▶ EXERCISE INSTRUCTIONS:
Which lines in the entries below contain the string "stage"? Show each of them in full.

▶ GIVEN DATA:
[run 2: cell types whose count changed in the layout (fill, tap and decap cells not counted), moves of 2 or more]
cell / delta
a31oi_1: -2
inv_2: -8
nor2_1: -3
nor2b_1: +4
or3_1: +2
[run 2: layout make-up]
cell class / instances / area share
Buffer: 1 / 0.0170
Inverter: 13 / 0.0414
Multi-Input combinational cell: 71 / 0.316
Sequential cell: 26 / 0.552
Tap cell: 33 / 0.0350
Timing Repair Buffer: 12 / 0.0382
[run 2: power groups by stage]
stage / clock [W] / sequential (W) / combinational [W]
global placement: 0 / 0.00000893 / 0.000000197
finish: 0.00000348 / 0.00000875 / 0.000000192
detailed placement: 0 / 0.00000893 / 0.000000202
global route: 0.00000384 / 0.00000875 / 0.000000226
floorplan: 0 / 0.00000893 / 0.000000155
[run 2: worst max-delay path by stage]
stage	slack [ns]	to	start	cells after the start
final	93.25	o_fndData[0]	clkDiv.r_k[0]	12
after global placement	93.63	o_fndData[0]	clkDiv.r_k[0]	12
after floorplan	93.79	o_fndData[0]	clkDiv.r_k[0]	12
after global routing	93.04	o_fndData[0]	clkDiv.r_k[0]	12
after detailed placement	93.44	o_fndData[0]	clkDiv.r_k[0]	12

▶ EXERCISE OUTPUT:
[run 2: power groups by stage]
stage / clock [W] / sequential (W) / combinational [W]
[run 2: worst max-delay path by stage]
stage	slack [ns]	to	start	cells after the start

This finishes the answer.